難しい数式にすると何でもフィットしやすくなる
訓練データ:
1 → 2, 2 → 4, 3 → 6, 4 → 8, 5 → 10
これは真の関係が y = 2x(比例)である典型的な例です。
正しい(単純な)モデル:
線形(一次)モデル y = 2x を学べば、未知の x=6 に対して y=12 を正しく予測できます。
過学習の誘導:
訓練点をすべて「ぴったり通る」ように高次の多項式(例:4次多項式)で近似すると、訓練データ上は誤差がほぼ0になるが、訓練に無い入力(x=6 など)での予測が真の関係から大きく外れることがあります(=一般化できない)。何等か、むずかしいことをやり過ぎて、以下のような数式に至っても、元のデータには合います。

データには色々なノイズが入っていたり、何かの影響で突然、へんな値になっている場合もあります。そうした、平均値や最頻値から離れた値(外れ値)まで合わせてしまうとこうしたことがより起こりえます。そこも面倒を見る関数を作り出せば、他のハズレ値に合わないばかりか、平常と捉えられる値にも合わなくなる可能性があります。訓練データに適合しすぎることを防ぐ必要があります。
データの精査
もっと良いモデルにしたい場合、用意したデータによって改善することがあります。色々なパターンがあるので一様に全てを試すのは資源的に難しいことが多く、統計的に推論して考察することが必要です。
ラベルを考える
説明変数による表の列で、どのような構成が効果的かを探ります。
相関関係を分析する
目的変数との関係が見られるものを揃えるのは、常套手段です。

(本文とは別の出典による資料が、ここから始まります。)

--- src/sv/wsp_pkg.sv ---
package wsp_pkg;

    // field and register widths
    localparam int CAP_W       = 32;
    localparam int SPEED_W     = 48;
    localparam int SCALE_W     = 32;
    localparam int LIMIT_W     = 8;
    localparam int COUNT_W     = 8;
    localparam int CFG_DATA_W  = 32;
    localparam int CFG_INDEX_W = 2;

    // parameter defaults
    localparam int WHEELS_DEF    = 2;
    localparam int FRAC_BITS_DEF = 16;

    // limits and reset values
    localparam logic [SPEED_W-1:0] SPEED_MAX   = {SPEED_W{1'b1}};
    localparam logic [COUNT_W-1:0] COUNT_MAX   = {COUNT_W{1'b1}};
    localparam logic [SCALE_W-1:0] SCALE_RESET = 32'd1000;
    localparam logic [LIMIT_W-1:0] LIMIT_RESET = 8'd3;

    // input opcodes
    localparam logic OP_CAPTURE = 1'b0;
    localparam logic OP_READ    = 1'b1;

    // configuration register indexes
    typedef enum logic [CFG_INDEX_W-1:0] {
        REG_SPEED_SCALE = 2'd0,
        REG_STALE_LIMIT = 2'd1
    } cfg_reg_t;

    // controller states
    typedef enum logic [2:0] {
        ST_IDLE,
        ST_SETUP,
        ST_DIV,
        ST_SPEED,
        ST_EMIT
    } state_t;

    // input transaction payload
    typedef struct packed {
        logic             opcode;
        logic             wheel;
        logic [CAP_W-1:0] capture_value;
    } in_item_t;

    // result transaction payload
    typedef struct packed {
        logic               speed_wheel;
        logic [SPEED_W-1:0] speed;
        logic               last_of_run;
    } out_item_t;

    // controller to datapath commands
    typedef struct packed {
        logic cap_we;
        logic rd_start;
        logic setup;
        logic div_step;
        logic speed_load;
        logic emit;
    } cmd_t;

    // datapath to controller status
    typedef struct packed {
        logic div_last;
        logic last_wheel;
    } sts_t;

endpackage

--- src/sv/wsp_ctrl.sv ---
module wsp_ctrl (
    input  logic          aclk,
    input  logic          aresetn,
    input  logic          s_valid,
    input  logic          s_opcode,
    output logic          s_ready,
    output logic          m_valid,
    input  logic          m_ready,
    output wsp_pkg::cmd_t cmd,
    input  wsp_pkg::sts_t sts
);

    wsp_pkg::state_t state_reg, state_next;
    logic            m_valid_reg, m_valid_next;
    logic            out_free;

    // state and output valid registers
    always_ff @(posedge aclk) begin
        if (!aresetn) begin
            state_reg   <= wsp_pkg::ST_IDLE;
            m_valid_reg <= 1'b0;
        end else begin
            state_reg   <= state_next;
            m_valid_reg <= m_valid_next;
        end
    end

    // next state and commands
    always_comb begin
        state_next = state_reg;
        cmd        = '0;
        s_ready    = 1'b0;
        out_free   = !m_valid_reg || m_ready;
        unique case (state_reg)
            wsp_pkg::ST_IDLE: begin
                s_ready = 1'b1;
                if (s_valid) begin
                    if (s_opcode == wsp_pkg::OP_READ) begin
                        cmd.rd_start = 1'b1;
                        state_next   = wsp_pkg::ST_SETUP;
                    end else begin
                        cmd.cap_we = 1'b1;
                    end
                end
            end
            wsp_pkg::ST_SETUP: begin
                cmd.setup  = 1'b1;
                state_next = wsp_pkg::ST_DIV;
            end
            wsp_pkg::ST_DIV: begin
                cmd.div_step = 1'b1;
                if (sts.div_last) begin
                    state_next = wsp_pkg::ST_SPEED;
                end
            end
            wsp_pkg::ST_SPEED: begin
                cmd.speed_load = 1'b1;
                state_next     = wsp_pkg::ST_EMIT;
            end
            wsp_pkg::ST_EMIT: begin
                if (out_free) begin
                    cmd.emit   = 1'b1;
                    state_next = sts.last_wheel ? wsp_pkg::ST_IDLE : wsp_pkg::ST_SETUP;
                end
            end
            default: begin
                state_next = wsp_pkg::ST_IDLE;
            end
        endcase
    end

    // result valid: set on emit, cleared when taken
    always_comb begin
        if (cmd.emit) begin
            m_valid_next = 1'b1;
        end else if (m_ready) begin
            m_valid_next = 1'b0;
        end else begin
            m_valid_next = m_valid_reg;
        end
    end

    assign m_valid = m_valid_reg;

endmodule

--- src/sv/wsp_datapath.sv ---
module wsp_datapath #(
    parameter int WHEELS    = wsp_pkg::WHEELS_DEF,
    parameter int FRAC_BITS = wsp_pkg::FRAC_BITS_DEF
) (
    input  logic                             aclk,
    input  logic                             aresetn,
    input  logic                             cfg_we,
    input  logic [wsp_pkg::CFG_INDEX_W-1:0]  cfg_index,
    input  logic [wsp_pkg::CFG_DATA_W-1:0]   cfg_wdata,
    input  wsp_pkg::in_item_t                s_data,
    output wsp_pkg::out_item_t               m_data,
    input  wsp_pkg::cmd_t                    cmd,
    output wsp_pkg::sts_t                    sts
);

    localparam int IDX_W  = (WHEELS > 1) ? $clog2(WHEELS) : 1;
    localparam int NUM_W  = wsp_pkg::SCALE_W + FRAC_BITS;
    localparam int QW     = (NUM_W > wsp_pkg::SPEED_W) ? NUM_W : wsp_pkg::SPEED_W;
    localparam int STEP_W = $clog2(NUM_W + 1);

    // configuration registers
    logic [wsp_pkg::SCALE_W-1:0] scale_reg;
    logic [wsp_pkg::LIMIT_W-1:0] limit_reg;

    // per-wheel state
    logic [wsp_pkg::CAP_W-1:0]   first_cap_reg  [WHEELS];
    logic [wsp_pkg::CAP_W-1:0]   second_cap_reg [WHEELS];
    logic                        phase_reg      [WHEELS];
    logic [wsp_pkg::SPEED_W-1:0] prev_speed_reg [WHEELS];
    logic [wsp_pkg::COUNT_W-1:0] rep_count_reg  [WHEELS];

    // divider and result state
    logic [IDX_W-1:0]            idx_reg;
    logic [wsp_pkg::CAP_W-1:0]   diff_reg;
    logic                        zero_reg;
    logic                        equal_reg;
    logic [wsp_pkg::CAP_W-1:0]   rem_reg;
    logic [NUM_W-1:0]            quo_reg;
    logic [STEP_W-1:0]           step_reg;
    logic [wsp_pkg::SPEED_W-1:0] speed_reg;
    wsp_pkg::out_item_t          out_reg;

    logic [IDX_W-1:0]            cap_idx;
    logic                        cap_ok;
    logic [wsp_pkg::CAP_W-1:0]   cap_a, cap_b, diff_next;
    logic [wsp_pkg::CAP_W:0]     rem_sh, rem_sub;
    logic                        rem_ge;
    logic [QW-1:0]               quo_ext;
    logic [wsp_pkg::SPEED_W-1:0] speed_next;
    logic                        match;
    logic [wsp_pkg::COUNT_W-1:0] cnt_cur, rep_count_next;
    logic                        stale;

    // configuration writes
    always_ff @(posedge aclk) begin
        if (!aresetn) begin
            scale_reg <= wsp_pkg::SCALE_RESET;
            limit_reg <= wsp_pkg::LIMIT_RESET;
        end else if (cfg_we) begin
            unique case (cfg_index)
                wsp_pkg::REG_SPEED_SCALE: scale_reg <= cfg_wdata[wsp_pkg::SCALE_W-1:0];
                wsp_pkg::REG_STALE_LIMIT: limit_reg <= cfg_wdata[wsp_pkg::LIMIT_W-1:0];
                default: ;
            endcase
        end
    end

    // capture target wheel
    assign cap_idx = IDX_W'(s_data.wheel);
    assign cap_ok  = (32'(s_data.wheel) < WHEELS);

    // captures alternate between first and second store
    always_ff @(posedge aclk) begin
        if (!aresetn) begin
            for (int w = 0; w < WHEELS; w++) begin
                first_cap_reg[w]  <= '0;
                second_cap_reg[w] <= '0;
                phase_reg[w]      <= 1'b0;
            end
        end else if (cmd.cap_we && cap_ok) begin
            if (!phase_reg[cap_idx]) begin
                first_cap_reg[cap_idx] <= s_data.capture_value;
            end else begin
                second_cap_reg[cap_idx] <= s_data.capture_value;
            end
            phase_reg[cap_idx] <= !phase_reg[cap_idx];
        end
    end

    // wheel counter for a read
    always_ff @(posedge aclk) begin
        if (!aresetn) begin
            idx_reg <= '0;
        end else if (cmd.rd_start) begin
            idx_reg <= '0;
        end else if (cmd.emit && !sts.last_wheel) begin
            idx_reg <= idx_reg + 1'b1;
        end
    end

    // absolute capture difference
    assign cap_a     = first_cap_reg[idx_reg];
    assign cap_b     = second_cap_reg[idx_reg];
    assign diff_next = (cap_a > cap_b) ? (cap_a - cap_b) : (cap_b - cap_a);

    // restoring divider step, one quotient bit per cycle
    assign rem_sh  = {rem_reg, quo_reg[NUM_W-1]};
    assign rem_ge  = (rem_sh >= {1'b0, diff_reg});
    assign rem_sub = rem_sh - {1'b0, diff_reg};

    always_ff @(posedge aclk) begin
        if (!aresetn) begin
            step_reg <= '0;
        end else if (cmd.setup) begin
            step_reg <= STEP_W'(NUM_W);
        end else if (cmd.div_step) begin
            step_reg <= step_reg - 1'b1;
        end
    end

    always_ff @(posedge aclk) begin
        if (cmd.setup) begin
            diff_reg  <= diff_next;
            zero_reg  <= (cap_a == '0) || (cap_b == '0);
            equal_reg <= (diff_next == '0);
            rem_reg   <= '0;
            quo_reg   <= NUM_W'(scale_reg) << FRAC_BITS;
        end else if (cmd.div_step) begin
            rem_reg <= rem_ge ? rem_sub[wsp_pkg::CAP_W-1:0] : rem_sh[wsp_pkg::CAP_W-1:0];
            quo_reg <= {quo_reg[NUM_W-2:0], rem_ge};
        end
    end

    // special cases and saturation of the quotient
    assign quo_ext = QW'(quo_reg);
    always_comb begin
        if (zero_reg) begin
            speed_next = '0;
        end else if (equal_reg || (quo_ext > QW'(wsp_pkg::SPEED_MAX))) begin
            speed_next = wsp_pkg::SPEED_MAX;
        end else begin
            speed_next = quo_ext[wsp_pkg::SPEED_W-1:0];
        end
    end

    always_ff @(posedge aclk) begin
        if (cmd.speed_load) begin
            speed_reg <= speed_next;
        end
    end

    // repeat tracking and stale suppression
    assign cnt_cur = rep_count_reg[idx_reg];
    assign match   = (speed_reg == prev_speed_reg[idx_reg]);
    always_comb begin
        if (!match) begin
            rep_count_next = '0;
        end else if (cnt_cur == wsp_pkg::COUNT_MAX) begin
            rep_count_next = cnt_cur;
        end else begin
            rep_count_next = cnt_cur + 1'b1;
        end
    end
    assign stale = match && (rep_count_next > limit_reg);

    always_ff @(posedge aclk) begin
        if (!aresetn) begin
            for (int w = 0; w < WHEELS; w++) begin
                prev_speed_reg[w] <= '0;
                rep_count_reg[w]  <= '0;
            end
        end else if (cmd.emit) begin
            prev_speed_reg[idx_reg] <= speed_reg;
            rep_count_reg[idx_reg]  <= rep_count_next;
        end
    end

    // result register
    always_ff @(posedge aclk) begin
        if (cmd.emit) begin
            out_reg.speed_wheel <= idx_reg[0];
            out_reg.speed       <= stale ? '0 : speed_reg;
            out_reg.last_of_run <= sts.last_wheel;
        end
    end

    assign m_data         = out_reg;
    assign sts.div_last   = (step_reg == STEP_W'(1));
    assign sts.last_wheel = (idx_reg == IDX_W'(WHEELS - 1));

endmodule

--- src/sv/wheel_speed_period_meter.sv ---
// capture transaction: block stays idle and is ready again on the next cycle
// read transaction: for each wheel in turn, setup, then the radix-2 restoring divider
// producing one quotient bit per cycle, then speed load and result emit; emit waits
// while a result is stalled, and the next input is taken only after the last wheel's
// result is emitted
// reset: synchronous, active low; clears all captures, repeat state and restores config
module wheel_speed_period_meter #(
    parameter int WHEELS    = wsp_pkg::WHEELS_DEF,
    parameter int FRAC_BITS = wsp_pkg::FRAC_BITS_DEF
) (
    input  logic                            aclk,
    input  logic                            aresetn,
    input  logic                            cfg_we,
    input  logic [wsp_pkg::CFG_INDEX_W-1:0] cfg_index,
    input  logic [wsp_pkg::CFG_DATA_W-1:0]  cfg_wdata,
    input  logic                            s_valid,
    output logic                            s_ready,
    input  wsp_pkg::in_item_t               s_data,
    output logic                            m_valid,
    input  logic                            m_ready,
    output wsp_pkg::out_item_t              m_data
);

    wsp_pkg::cmd_t cmd;
    wsp_pkg::sts_t sts;

    // sequencing
    wsp_ctrl u_ctrl (
        .aclk     (aclk),
        .aresetn  (aresetn),
        .s_valid  (s_valid),
        .s_opcode (s_data.opcode),
        .s_ready  (s_ready),
        .m_valid  (m_valid),
        .m_ready  (m_ready),
        .cmd      (cmd),
        .sts      (sts)
    );

    // state, divider and result register
    wsp_datapath #(
        .WHEELS    (WHEELS),
        .FRAC_BITS (FRAC_BITS)
    ) u_datapath (
        .aclk      (aclk),
        .aresetn   (aresetn),
        .cfg_we    (cfg_we),
        .cfg_index (cfg_index),
        .cfg_wdata (cfg_wdata),
        .s_data    (s_data),
        .m_data    (m_data),
        .cmd       (cmd),
        .sts       (sts)
    );

endmodule

--- config.mk ---
export PLATFORM = sky130hd
export DESIGN_NAME = wheel_speed_period_meter
export DESIGN_NICKNAME = d
export VERILOG_FILES = /design/src/sv/wsp_pkg.sv /design/src/sv/wsp_ctrl.sv /design/src/sv/wsp_datapath.sv /design/src/sv/wheel_speed_period_meter.sv
export SDC_FILE = /design/constraint.sdc
export NUM_CORES = 1
export LEC_CHECK = 0
export CORE_MARGIN = 5
export CORE_UTILIZATION = 45
export CTS_CLUSTER_SIZE = 25
export DETAILED_ROUTE_END_ITERATION = 10
export DONT_BUFFER_PORTS = 1
export PLACE_DENSITY = 0.63
export SLEW_MARGIN = 20
export SYNTH_ARGS = -nofsm -noshare
export SYNTH_HDL_FRONTEND = slang
export SYNTH_SLANG_ARGS = --single-unit
--- constraint.sdc ---
create_clock -name aclk -period 8.3 [get_ports aclk]
set_input_delay 0.83 -clock aclk [delete_from_list [all_inputs] [get_ports aclk]]
set_output_delay 0.83 -clock aclk [all_outputs]
set_load 0.01 [all_outputs]
# Word level (Yosys, flattened, before mapping)
# Memory sizes are Yosys's and may differ from the RTL's. A register that Yosys moved wholly into a read port is not among the register bits.
# Cells that the tools add are included.
# totals
regBits,262
latchBits,0
ramBits,242
romBits,0
output_inout_bits,52
wordCells,134
n_memories,5
# op_classes
add_sub_neg,6
n_mul,0
div,0
magnitude_cmp,4
eq_ne,12
shift,0
n_mux,65
bitwise,1
reduce_logical,25
# mem_list
name,words,width,rd,rd_clocked_by_memory_dff,write_ports,line,text
u_datapath.prev_speed_reg,2,48,1,1,2,wsp_datapath.sv:29,logic [wsp_pkg::SPEED_W-1:0] prev_speed_reg [WHEELS];
u_datapath.first_cap_reg,2,32,1,1,2,wsp_datapath.sv:26,logic [wsp_pkg::CAP_W-1:0] first_cap_reg [WHEELS];
u_datapath.second_cap_reg,2,32,1,1,2,wsp_datapath.sv:27,logic [wsp_pkg::CAP_W-1:0] second_cap_reg [WHEELS];
u_datapath.rep_count_reg,2,8,1,1,2,wsp_datapath.sv:30,logic [wsp_pkg::COUNT_W-1:0] rep_count_reg [WHEELS];
u_datapath.phase_reg,2,1,1,0,2,wsp_datapath.sv:28,logic phase_reg [WHEELS];
# ops
op,count
2-to-1 mux 48 bit,4
2-to-1 mux 32 bit,4
logical NOT 32 bit,3
subtractor 32 bit,3
OR reduction 32 bit,2
== test 48 bit,1
greater-than comparator 48 bit (second input constant),1
OR reduction 48 bit,1
2-to-1 mux 1 bit,45
>= comparator 33 x 32 -> 1 bit,1
greater-than comparator 32 bit,1
2-to-1 mux 8 bit,3
case mux 3 bit (5 select lines),1
2-to-1 mux 3 bit,4
2-to-1 mux 6 bit,2
adder 8 x 1 -> 8 bit (second input constant),1
== test 8 bit (second input constant),1
greater-than comparator 8 bit,1
OR reduction 8 bit,1
== test 3 x 2 -> 1 bit (second input constant),2
== test 6 x 1 -> 1 bit (second input constant),1
!= test 2 bit (second input constant),3
subtractor 6 x 1 -> 6 bit (second input constant),1
2-to-1 mux 2 bit,2
other kinds (16),24

# Logic depth before layout (Yosys ltp)
# Gate-level depths: netlist of run 1.
# logic_depth
word_depth,9
ltp_mapped,23
ltp_nobuf,17

# By module
# From an unflattened synthesis of run 1, not the netlist that was laid out.
# unflattened
hier_cells,2459
hier_area_um2,26658.1
# by_module_without_submodules
mod,instances,cells_per_inst,area_each_um2
wsp_datapath,1,2432,26396.6
wsp_ctrl,1,27,261.5

# Worst setup path after synthesis of run 1
# OpenSTA, ideal clock, no wires.
# synth_timing
path_type,flip-flop to flip-flop
start,reg with a tool-made name
end,"reg u_datapath.equal_reg, data pin"
setup_time_ns,0.170
arrival_ns,5.888
setup_slack_ns,2.242
path_stages_with_launch,22
period_less_slack_ns,6.058
path_cell_list,dfxtp_1 clkbuf_1 clkbuf_1 buf_1 clkbuf_1 clkbuf_1 mux2i_1 inv_1 ha_1 buf_2 nand2_2 or3_1 or4_1 or4_4 and2_4 buf_6 buf_6 nor4_2 nand4_1 a2111oi_2 nand4b_1 nor4_2
# synth_rtl
element,line,text
to (signal assigned),wsp_datapath.sv:125,equal_reg <= (diff_next == '0);
to (decl),wsp_datapath.sv:36,logic equal_reg;

==> impl_metrics.env, run 1 <==
export IMPL_die_y_um=254
export IMPL_vias_per_cell=5.51
export IMPL_gp_congestion=0.909
export IMPL_reg2reg_depth=16
export IMPL_rows=89
export IMPL_cts_clk_slew_worst_paths_ns=0.06
export IMPL_hold_violations=0
export IMPL_grt_pass1_vias=18000
export IMPL_synth_top_family_by_area="simple AND/OR/NAND/NOR gates"
export IMPL_rsz0062_at_grt="no"
export IMPL_grtUsageTotal=0.198
export IMPL_synth_edff_count=403
export IMPL_clock_path_buffers=3
export IMPL_synthFlopType="edfxtp_1"
export IMPL_placed_cell_area_sq_um=27400
export IMPL_grt_antenna_before_repair=0
export IMPL_ir_drop_mv=0.189
export IMPL_synthCells=2497
export IMPL_final_common_cell="edfxtp_1"
export IMPL_hp_start="cfg_wdata[3]"
export IMPL_tns_ns=0
export IMPL_h_tree_depth=2
export IMPL_largest_reg_flops=96
export IMPL_dp_hpwl_um=45500
export IMPL_postSynthAreaPerCell_sq_um=10.7
export IMPL_critical_path_top_delay_family="compound AO/OA/AOI/OAI gates"
export IMPL_tightest_slew_ns=1.12
export IMPL_slew_viol_final=0
export IMPL_synthAdderAreaFrac=0.0518
export IMPL_vias=18000
export IMPL_synth_compound_area_share=0.116
export IMPL_cts_tree="yes"
export IMPL_syn_nets=2679
export IMPL_post_drt_wl_per_cell_um=19.8
export IMPL_crit_path_top_delay_cell="dfxtp_4"
export IMPL_yosysWarnings=0
export IMPL_multiInputGateArea_sq_um=11600
export IMPL_dr_pass1_iters=7
export IMPL_drt_total_wl_um=64600
export IMPL_initial_core_util=0.454
export IMPL_p_leak_nw=11.1
export IMPL_fillers=5296
export IMPL_synth_xor_area_frac=0.0399
export IMPL_crit_top_cell="buf_4"
export IMPL_seq_area_frac_synth=0.528
export IMPL_holdBufCountCts=0
export IMPL_cts_buffers=54
export IMPL_synth_async_sr_flop_share=0
export IMPL_hold_path_class="input port to flip-flop"
export IMPL_clock_latency_ns=0.62
export IMPL_cts_sinks=505
export IMPL_drc=0
export IMPL_syn_area_sq_um=26800
export IMPL_final_nets=2625
export IMPL_maxSlewHeadroom=0.254
export IMPL_fin_crit_ns=5.99
export IMPL_path_class="flip-flop to flip-flop"
export IMPL_critical_path_max_stage_delay_ns=0.74
export IMPL_core_area_sq_um=59000
export IMPL_crit_buf_inv=3
export IMPL_worstHoldEndpoint="u_datapath.scale_reg[3]$_SDFFE_PN1P_"
export IMPL_whs_path_depth=2
export IMPL_drive_gt1_frac=0.0555
export IMPL_cts_resized=0
export IMPL_portBuffers=0
export IMPL_crit_required_ns=8.74
export IMPL_synthMuxAreaShare=0.0567
export IMPL_ys_types=72
export IMPL_finalClockSkew_ns=0.0490
export IMPL_cts_root_buffer="clkbuf_16"
export IMPL_cp_arrival_ns=6.43
export IMPL_ant_nets=0
export IMPL_finalSetupViolCount=0
export IMPL_ys_ff_latch=505
export IMPL_path_cells="buf_4 > mux2i_1 > inv_1 > fa_1 > a211oi_1 > o21ai_0 > a21oi_1 > o211ai_1 > a221o_1 > nand2_1 > buf_4 > mux2_2 > a31oi_1 > xnor2_1 > or4_1 > nor4_2"
export IMPL_die_area_sq_um=64500
export IMPL_powerDensity_nw_per_um2=241
export IMPL_synthSimpleGateAreaFrac=0.168
export IMPL_post_route_period_util=0.722
export IMPL_r2r_end="u_datapath.equal_reg$_DFFE_PP_"
export IMPL_syn2layout_area_growth_pct=8.97
export IMPL_critPathCaptureType="flip-flop"
export IMPL_rrSetupSlack_ns=2.31
export IMPL_final_cell_mix="403 x edfxtp_1, 284 x and2_1, 196 x nor2_1"
export IMPL_drv_cap=0
export IMPL_crit_path_max_fanout=36
export IMPL_die_x_um=254
export IMPL_seqCellArea_sq_um=14100
export IMPL_globalRoute_totalOverflow=0
export IMPL_postCtsSetupRepairBufs=0
export IMPL_grt_max_degree=87
export IMPL_drt_iter0_drc=1126
export IMPL_grt_first_pass_wirelength_um=102000
export IMPL_status="complete, no violations"
export IMPL_n_antenna_cell=0
export IMPL_final_area_sq_um=29200
export IMPL_ios=125
export IMPL_start_kind="flip-flop"
export IMPL_fmax_mhz=167
==> metal layers <==
metal	GRT usage	up-vias	wire, um
met1	0.271	8701	29000
met2	0.335	434	31200
li1	-	8732	-
met4	0.0466	0	1420
met3	0.0290	88	3010
met5	0	-	0
==> kinds of logic (layout without fill, tap and decap cells) <==
family                   after synthesis  count (layout)
AO/OA/AOI/OAI                        472             472
XOR/XNOR                             122             122
adder cells (fa/ha/maj)              109             109
buffers and inverters                271             260
flip-flops                           505             505
multiplexers                         151             151
AND/OR/NAND/NOR                      867             867
==> final cells by class <==
type | instances | share of cell area
clock buffer | 74 | 0.0506
clock inverter | 25 | 0.00862
inverter | 137 | 0.0176
multi-input combinational | 1721 | 0.399
sequential | 505 | 0.485
tap | 773 | 0.0332
timing repair buffer | 24 | 0.00618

直線グラフになるような相関関係は分かりやすいでしょう。分布の比較に箱ひげを使うてもあります。
以下に一部を挙げます。
| 手法 | 主な出力 | 用途 |
|---|---|---|
| 散布図 | 点の分布 | 視覚的な傾向確認 |
| 相関ヒートマップ | 相関係数行列 | 線形関係の強さ |
| 箱ひげ図 | 分布の形 | カテゴリ別のばらつき比較 |
| クロス集計 | 比率表 | カテゴリ間の関係性 |
| 回帰分析 | 係数・p値 | 影響度と有意性の定量評価 |
散布図

ヒートマップ

箱ひげ図

個々の部分のヒントは統計学になります。ヒントをLLMに尋ねるのもいいと思います。
数値が相応しい形式か
例えば与える数値が日付の場合、曜日に変換したらグラフでで傾向が見られた、という場合なら、曜日を項目として設けた方が良い結果に繋がる可能性があります。また、極端に大きい値や小さい値は正規化した方が良い場合があります。正規化にはいくつか方法がありますが、外れ値に注意した変換が必要です。
全てを数値化して演算するニューラルネットなどのモデルは正規化が効きます。
多ければ良いと限らない不思議
これはKaggleなどで実際にやってるとあるのですが、説明変数が多いことが効果的とは限らない、ということです。LGBMで何等か追加してパラメータも変えても良い結果にならない場合があります。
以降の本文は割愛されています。